■ ACTIVITY: Check every line of the records below for the string "left" and copy the ones that have it.

[Opening RECORDS SUPPLIED section]

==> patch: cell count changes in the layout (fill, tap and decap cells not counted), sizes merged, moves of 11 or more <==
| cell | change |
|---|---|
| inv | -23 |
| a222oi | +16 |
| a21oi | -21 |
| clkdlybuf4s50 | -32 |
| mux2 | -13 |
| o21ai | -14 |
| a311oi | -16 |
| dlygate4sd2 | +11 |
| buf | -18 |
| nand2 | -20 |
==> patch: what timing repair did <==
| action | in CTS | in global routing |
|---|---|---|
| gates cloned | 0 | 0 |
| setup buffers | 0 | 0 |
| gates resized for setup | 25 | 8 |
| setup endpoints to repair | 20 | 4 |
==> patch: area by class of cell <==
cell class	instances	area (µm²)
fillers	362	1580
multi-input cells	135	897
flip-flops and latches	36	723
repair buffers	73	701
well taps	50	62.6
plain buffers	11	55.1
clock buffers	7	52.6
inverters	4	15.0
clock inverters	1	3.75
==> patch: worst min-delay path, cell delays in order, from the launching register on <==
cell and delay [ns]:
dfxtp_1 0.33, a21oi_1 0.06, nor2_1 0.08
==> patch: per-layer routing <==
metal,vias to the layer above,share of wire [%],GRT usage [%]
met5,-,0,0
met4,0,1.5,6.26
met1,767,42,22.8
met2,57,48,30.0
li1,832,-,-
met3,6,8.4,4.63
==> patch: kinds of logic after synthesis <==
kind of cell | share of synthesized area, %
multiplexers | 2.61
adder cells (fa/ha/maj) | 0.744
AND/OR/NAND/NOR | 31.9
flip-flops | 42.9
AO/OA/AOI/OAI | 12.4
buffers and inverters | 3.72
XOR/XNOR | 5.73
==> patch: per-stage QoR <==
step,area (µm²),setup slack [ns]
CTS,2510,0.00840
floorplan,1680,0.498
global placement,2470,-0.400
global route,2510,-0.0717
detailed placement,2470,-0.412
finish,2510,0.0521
**config.mk**
```make
export PLATFORM = sky130hd
export DESIGN_NAME = instr_fetch_unit
export DESIGN_NICKNAME = d
export VERILOG_FILES = /design/src/rtl/instr_fetch_unit_pkg.sv /design/src/rtl/fetch_buffer2.sv /design/src/rtl/instr_fetch_unit.sv
export SDC_FILE = /design/constraint.sdc
export NUM_CORES = 1
export LEC_CHECK = 0
export CAP_MARGIN = 30
export CORE_ASPECT_RATIO = 0.9
export CORE_UTILIZATION = 45
export CTS_CLUSTER_SIZE = 40
export DETAILED_ROUTE_END_ITERATION = 6
export GPL_ROUTABILITY_DRIVEN = 1
export PLACE_DENSITY = 0.76
export SKIP_CTS_REPAIR_TIMING = 1
export SYNTH_ARGS = -nofsm -noshare
export SYNTH_HDL_FRONTEND = slang
export SYNTH_SLANG_ARGS = --single-unit
```
**constraint.sdc**
```tcl
create_clock -name clk -period 3.2 [get_ports clk]
set_clock_uncertainty 0.05 [all_clocks]
set_input_delay 0.64 -clock clk [delete_from_list [all_inputs] [get_ports clk]]
set_output_delay 0.64 -clock clk [all_outputs]
set_load 0.005 [all_outputs]
```
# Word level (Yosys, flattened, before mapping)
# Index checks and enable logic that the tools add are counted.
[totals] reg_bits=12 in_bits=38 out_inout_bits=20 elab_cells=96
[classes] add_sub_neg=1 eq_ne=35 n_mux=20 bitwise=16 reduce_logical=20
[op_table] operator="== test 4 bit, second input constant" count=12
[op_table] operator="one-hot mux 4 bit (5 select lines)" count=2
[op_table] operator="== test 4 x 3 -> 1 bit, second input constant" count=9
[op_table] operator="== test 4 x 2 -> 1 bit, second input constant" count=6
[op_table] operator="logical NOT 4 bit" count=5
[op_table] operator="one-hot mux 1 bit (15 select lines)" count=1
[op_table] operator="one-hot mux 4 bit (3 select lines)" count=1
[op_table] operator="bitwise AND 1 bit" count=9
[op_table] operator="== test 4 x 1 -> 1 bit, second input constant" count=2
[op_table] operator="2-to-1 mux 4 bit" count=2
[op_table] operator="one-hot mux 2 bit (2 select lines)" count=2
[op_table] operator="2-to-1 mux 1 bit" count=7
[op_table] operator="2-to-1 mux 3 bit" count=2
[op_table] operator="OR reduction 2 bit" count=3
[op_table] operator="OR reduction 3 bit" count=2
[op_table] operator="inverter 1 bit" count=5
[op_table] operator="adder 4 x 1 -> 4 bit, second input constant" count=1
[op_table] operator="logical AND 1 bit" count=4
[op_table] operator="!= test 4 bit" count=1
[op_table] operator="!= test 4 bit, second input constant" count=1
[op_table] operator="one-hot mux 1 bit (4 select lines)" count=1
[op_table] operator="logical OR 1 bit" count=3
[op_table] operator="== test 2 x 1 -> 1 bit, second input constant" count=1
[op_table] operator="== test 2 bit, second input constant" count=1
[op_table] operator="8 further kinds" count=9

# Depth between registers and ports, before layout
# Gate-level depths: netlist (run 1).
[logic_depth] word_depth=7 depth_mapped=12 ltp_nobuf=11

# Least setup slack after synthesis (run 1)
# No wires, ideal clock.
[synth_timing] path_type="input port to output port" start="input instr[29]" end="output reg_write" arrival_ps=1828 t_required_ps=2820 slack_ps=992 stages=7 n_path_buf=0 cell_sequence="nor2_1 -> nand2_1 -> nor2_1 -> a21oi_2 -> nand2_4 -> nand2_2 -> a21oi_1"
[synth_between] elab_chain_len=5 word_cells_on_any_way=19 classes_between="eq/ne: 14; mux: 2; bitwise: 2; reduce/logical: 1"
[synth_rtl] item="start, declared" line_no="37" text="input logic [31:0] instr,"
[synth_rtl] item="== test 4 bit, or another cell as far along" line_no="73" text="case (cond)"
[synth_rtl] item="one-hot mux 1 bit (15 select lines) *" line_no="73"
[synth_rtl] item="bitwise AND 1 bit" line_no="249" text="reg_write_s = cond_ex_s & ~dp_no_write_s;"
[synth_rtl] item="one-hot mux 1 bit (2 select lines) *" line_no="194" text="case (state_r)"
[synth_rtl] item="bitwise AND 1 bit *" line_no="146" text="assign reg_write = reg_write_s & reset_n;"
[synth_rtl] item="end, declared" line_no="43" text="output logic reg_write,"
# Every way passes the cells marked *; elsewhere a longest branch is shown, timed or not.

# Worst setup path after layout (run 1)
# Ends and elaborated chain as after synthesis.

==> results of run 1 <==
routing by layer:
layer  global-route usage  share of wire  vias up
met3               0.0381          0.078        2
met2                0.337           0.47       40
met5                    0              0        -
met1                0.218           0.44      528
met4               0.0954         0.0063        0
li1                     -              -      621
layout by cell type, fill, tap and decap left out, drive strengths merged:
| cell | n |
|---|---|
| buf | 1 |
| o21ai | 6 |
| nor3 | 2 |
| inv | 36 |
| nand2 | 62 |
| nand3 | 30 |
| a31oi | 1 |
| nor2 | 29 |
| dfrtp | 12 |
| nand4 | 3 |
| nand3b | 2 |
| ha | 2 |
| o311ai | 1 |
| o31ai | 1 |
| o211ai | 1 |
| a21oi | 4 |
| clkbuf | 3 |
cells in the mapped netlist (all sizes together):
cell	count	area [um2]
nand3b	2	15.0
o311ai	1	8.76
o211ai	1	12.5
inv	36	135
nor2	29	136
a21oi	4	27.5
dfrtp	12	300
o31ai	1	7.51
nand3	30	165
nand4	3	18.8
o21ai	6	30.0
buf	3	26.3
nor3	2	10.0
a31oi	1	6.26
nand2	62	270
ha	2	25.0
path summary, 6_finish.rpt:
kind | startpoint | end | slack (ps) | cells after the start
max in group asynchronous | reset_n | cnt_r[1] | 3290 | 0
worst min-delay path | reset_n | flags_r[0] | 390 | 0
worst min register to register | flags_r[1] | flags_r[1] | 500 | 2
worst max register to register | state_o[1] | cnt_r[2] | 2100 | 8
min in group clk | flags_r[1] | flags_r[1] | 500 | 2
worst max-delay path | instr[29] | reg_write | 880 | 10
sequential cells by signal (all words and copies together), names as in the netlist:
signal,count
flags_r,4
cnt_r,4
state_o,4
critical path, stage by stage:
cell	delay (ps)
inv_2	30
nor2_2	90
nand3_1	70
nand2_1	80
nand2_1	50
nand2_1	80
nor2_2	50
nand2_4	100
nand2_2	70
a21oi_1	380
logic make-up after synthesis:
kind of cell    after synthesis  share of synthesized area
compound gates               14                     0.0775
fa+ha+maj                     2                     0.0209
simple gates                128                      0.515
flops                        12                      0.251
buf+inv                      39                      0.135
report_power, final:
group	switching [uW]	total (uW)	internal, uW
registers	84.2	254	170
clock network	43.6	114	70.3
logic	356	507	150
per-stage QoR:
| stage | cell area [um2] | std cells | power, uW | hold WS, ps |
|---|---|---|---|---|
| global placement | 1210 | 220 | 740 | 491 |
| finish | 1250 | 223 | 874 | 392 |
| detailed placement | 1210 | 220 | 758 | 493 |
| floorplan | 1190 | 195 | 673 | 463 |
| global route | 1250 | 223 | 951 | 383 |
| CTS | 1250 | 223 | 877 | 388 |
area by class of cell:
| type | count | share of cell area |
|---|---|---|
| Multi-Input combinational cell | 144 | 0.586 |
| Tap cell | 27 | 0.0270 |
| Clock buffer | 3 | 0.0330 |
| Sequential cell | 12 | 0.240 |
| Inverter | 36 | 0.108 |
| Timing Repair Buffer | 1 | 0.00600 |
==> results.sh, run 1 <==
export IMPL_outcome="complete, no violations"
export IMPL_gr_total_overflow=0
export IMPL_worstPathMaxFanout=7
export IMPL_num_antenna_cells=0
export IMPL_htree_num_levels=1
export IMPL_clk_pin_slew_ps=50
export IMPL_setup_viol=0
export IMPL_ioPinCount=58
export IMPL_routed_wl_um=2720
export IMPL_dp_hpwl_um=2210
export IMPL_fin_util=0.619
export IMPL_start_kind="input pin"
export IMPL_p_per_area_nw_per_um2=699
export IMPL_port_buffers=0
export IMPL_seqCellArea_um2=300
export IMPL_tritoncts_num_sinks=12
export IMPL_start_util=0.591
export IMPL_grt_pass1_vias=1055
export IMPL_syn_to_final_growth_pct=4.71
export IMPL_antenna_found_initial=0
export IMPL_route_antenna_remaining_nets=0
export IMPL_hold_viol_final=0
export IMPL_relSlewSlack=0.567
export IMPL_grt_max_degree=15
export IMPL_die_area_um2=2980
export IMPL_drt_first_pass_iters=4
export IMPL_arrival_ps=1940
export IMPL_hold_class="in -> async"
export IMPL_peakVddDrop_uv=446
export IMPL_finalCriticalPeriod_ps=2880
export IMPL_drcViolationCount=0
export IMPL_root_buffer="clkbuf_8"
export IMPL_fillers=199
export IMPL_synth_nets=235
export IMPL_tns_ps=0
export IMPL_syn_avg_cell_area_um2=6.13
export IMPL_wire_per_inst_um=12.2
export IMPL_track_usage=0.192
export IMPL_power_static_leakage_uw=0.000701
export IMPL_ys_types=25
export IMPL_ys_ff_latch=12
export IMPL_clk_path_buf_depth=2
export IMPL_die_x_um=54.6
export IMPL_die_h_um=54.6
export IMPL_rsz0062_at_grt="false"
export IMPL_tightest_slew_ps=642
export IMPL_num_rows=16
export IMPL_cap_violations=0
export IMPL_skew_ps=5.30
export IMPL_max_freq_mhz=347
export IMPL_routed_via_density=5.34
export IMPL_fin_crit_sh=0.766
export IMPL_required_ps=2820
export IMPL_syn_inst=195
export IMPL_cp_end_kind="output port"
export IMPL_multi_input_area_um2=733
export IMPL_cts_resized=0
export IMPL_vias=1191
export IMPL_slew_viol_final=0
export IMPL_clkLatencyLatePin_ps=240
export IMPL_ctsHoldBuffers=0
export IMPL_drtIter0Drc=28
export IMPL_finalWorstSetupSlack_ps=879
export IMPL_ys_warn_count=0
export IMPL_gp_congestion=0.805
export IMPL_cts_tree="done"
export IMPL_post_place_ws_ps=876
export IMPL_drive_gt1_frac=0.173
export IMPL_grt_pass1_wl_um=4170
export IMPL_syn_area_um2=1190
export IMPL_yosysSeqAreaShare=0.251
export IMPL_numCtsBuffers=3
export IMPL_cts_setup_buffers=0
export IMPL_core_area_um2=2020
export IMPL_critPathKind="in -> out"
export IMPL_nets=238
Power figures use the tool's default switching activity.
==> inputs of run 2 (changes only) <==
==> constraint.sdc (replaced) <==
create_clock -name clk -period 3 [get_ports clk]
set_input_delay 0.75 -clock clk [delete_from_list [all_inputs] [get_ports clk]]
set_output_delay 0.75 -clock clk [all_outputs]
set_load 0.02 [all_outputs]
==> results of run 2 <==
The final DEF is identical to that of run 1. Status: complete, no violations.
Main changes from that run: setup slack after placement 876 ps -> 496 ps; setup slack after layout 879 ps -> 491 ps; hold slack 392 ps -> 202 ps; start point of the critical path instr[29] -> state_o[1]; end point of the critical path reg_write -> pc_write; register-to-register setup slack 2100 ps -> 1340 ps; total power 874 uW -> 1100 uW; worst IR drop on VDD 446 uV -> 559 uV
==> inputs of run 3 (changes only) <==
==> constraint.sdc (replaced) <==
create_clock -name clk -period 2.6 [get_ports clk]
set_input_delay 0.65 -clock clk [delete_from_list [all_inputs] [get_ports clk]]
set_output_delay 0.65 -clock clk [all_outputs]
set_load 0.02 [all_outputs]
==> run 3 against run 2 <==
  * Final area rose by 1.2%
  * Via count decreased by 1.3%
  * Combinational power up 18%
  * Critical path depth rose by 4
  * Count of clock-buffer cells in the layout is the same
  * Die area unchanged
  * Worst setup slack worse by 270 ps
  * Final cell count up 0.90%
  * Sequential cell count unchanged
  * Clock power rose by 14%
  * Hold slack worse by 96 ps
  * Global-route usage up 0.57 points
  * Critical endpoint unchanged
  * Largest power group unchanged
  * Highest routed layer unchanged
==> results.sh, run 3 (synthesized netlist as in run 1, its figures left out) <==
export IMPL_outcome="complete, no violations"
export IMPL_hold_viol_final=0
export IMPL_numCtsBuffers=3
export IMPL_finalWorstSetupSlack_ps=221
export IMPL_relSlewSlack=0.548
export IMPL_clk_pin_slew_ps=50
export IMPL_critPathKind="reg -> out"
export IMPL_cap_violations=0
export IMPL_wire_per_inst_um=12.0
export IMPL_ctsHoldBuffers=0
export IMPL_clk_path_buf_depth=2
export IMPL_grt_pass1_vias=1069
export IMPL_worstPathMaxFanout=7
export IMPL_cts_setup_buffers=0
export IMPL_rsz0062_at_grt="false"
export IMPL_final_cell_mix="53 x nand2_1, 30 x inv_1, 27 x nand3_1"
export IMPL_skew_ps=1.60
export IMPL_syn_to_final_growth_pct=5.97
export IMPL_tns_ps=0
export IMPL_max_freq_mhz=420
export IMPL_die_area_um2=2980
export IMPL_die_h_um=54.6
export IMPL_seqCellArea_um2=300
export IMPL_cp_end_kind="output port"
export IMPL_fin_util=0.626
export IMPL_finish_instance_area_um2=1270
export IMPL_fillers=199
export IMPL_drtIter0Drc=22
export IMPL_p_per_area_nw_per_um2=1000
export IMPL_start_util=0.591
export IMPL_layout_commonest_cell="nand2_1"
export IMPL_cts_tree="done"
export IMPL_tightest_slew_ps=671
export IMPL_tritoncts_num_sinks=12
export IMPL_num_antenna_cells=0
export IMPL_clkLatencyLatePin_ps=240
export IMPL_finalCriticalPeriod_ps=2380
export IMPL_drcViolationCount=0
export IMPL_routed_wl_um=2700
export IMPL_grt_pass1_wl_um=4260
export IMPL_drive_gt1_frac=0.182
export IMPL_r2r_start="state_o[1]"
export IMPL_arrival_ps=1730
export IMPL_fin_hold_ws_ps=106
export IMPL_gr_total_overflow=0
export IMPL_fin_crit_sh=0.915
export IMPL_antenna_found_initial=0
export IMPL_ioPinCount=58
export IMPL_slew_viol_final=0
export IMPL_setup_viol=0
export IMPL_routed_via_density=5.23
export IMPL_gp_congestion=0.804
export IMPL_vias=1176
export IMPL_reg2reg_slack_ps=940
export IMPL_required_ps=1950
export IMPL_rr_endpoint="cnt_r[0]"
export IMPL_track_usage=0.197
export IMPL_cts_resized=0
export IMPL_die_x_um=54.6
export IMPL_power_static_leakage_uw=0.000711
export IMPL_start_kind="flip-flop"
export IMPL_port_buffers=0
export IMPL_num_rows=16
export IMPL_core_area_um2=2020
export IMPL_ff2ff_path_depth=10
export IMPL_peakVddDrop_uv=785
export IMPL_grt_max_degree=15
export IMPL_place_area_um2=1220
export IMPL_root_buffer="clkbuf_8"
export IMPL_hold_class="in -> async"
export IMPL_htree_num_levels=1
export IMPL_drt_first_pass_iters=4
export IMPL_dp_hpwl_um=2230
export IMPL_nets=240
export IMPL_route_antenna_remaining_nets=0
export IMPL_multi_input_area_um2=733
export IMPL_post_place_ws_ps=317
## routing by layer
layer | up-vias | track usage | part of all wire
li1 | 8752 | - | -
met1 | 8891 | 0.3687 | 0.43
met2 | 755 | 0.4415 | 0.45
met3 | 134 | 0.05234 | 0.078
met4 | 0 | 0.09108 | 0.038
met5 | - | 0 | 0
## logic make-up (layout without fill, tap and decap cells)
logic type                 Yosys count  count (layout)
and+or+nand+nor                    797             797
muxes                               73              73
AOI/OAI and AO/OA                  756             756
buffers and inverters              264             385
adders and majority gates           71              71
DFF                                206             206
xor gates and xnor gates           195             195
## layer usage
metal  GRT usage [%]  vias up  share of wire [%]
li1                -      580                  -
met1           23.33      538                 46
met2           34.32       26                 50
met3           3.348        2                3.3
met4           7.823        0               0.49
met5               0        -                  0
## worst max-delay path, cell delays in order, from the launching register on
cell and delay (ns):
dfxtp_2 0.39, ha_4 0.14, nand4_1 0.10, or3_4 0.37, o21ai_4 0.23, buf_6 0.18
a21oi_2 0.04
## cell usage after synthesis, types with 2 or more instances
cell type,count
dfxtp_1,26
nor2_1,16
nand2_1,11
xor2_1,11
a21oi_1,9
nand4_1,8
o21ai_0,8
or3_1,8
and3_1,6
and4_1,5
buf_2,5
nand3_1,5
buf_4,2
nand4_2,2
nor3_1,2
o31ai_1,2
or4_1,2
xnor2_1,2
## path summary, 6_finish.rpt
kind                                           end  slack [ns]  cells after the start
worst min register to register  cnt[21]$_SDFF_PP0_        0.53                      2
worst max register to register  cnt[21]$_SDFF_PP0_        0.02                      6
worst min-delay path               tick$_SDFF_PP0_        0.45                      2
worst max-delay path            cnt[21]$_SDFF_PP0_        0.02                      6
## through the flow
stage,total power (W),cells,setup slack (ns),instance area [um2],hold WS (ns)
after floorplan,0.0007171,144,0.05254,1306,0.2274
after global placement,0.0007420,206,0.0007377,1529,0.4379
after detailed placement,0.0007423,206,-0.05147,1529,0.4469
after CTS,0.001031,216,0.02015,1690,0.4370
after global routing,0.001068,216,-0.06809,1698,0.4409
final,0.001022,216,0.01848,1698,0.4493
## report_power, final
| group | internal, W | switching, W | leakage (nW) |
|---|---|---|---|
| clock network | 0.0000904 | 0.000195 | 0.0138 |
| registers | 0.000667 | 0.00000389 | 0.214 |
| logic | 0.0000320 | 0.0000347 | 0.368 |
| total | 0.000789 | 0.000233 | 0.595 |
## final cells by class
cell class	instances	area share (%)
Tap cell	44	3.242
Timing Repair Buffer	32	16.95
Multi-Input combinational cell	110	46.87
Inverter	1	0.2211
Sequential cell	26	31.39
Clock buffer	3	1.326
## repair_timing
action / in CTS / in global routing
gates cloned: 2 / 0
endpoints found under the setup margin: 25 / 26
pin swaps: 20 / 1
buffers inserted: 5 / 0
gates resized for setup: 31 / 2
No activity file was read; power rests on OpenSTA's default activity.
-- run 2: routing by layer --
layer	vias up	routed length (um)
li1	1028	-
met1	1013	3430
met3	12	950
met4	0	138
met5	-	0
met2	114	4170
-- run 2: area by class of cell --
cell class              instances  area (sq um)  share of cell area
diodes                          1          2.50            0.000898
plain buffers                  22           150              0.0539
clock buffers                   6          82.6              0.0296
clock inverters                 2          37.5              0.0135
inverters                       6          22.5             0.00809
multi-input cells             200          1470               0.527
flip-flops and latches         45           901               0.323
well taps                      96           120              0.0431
[config.mk]
export PLATFORM = sky130hd
export DESIGN_NAME = pc_fetch_unit
export DESIGN_NICKNAME = d
export VERILOG_FILES = /design/src/rtl/pc_fetch_unit.sv
export SDC_FILE = /design/constraint.sdc
export NUM_CORES = 1
export LEC_CHECK = 0
export BUFFER_PORTS_ARGS = -buffer_cell sky130_fd_sc_hd__clkbuf_2
export CORE_MARGIN = 4
export CORE_UTILIZATION = 42
export CTS_CLUSTER_DIAMETER = 40
export DETAILED_ROUTE_END_ITERATION = 6
export PLACE_DENSITY = 0.71
export SLEW_MARGIN = 10
export SYNTH_ARGS = -nofsm -noshare
export SYNTH_HDL_FRONTEND = slang
export SYNTH_SLANG_ARGS = --single-unit
[constraint.sdc]
create_clock -name clk -period 2.86 [get_ports clk]
set_input_delay 0.572 -clock clk [delete_from_list [all_inputs] [get_ports clk]]
set_output_delay 0.572 -clock clk [all_outputs]
set_load 0.02 [all_outputs]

[Closing RECORDS SUPPLIED section]

■ ANSWER SECTION:
layout by cell type, fill, tap and decap left out, drive strengths merged:
==> results.sh, run 3 (synthesized netlist as in run 1, its figures left out) <==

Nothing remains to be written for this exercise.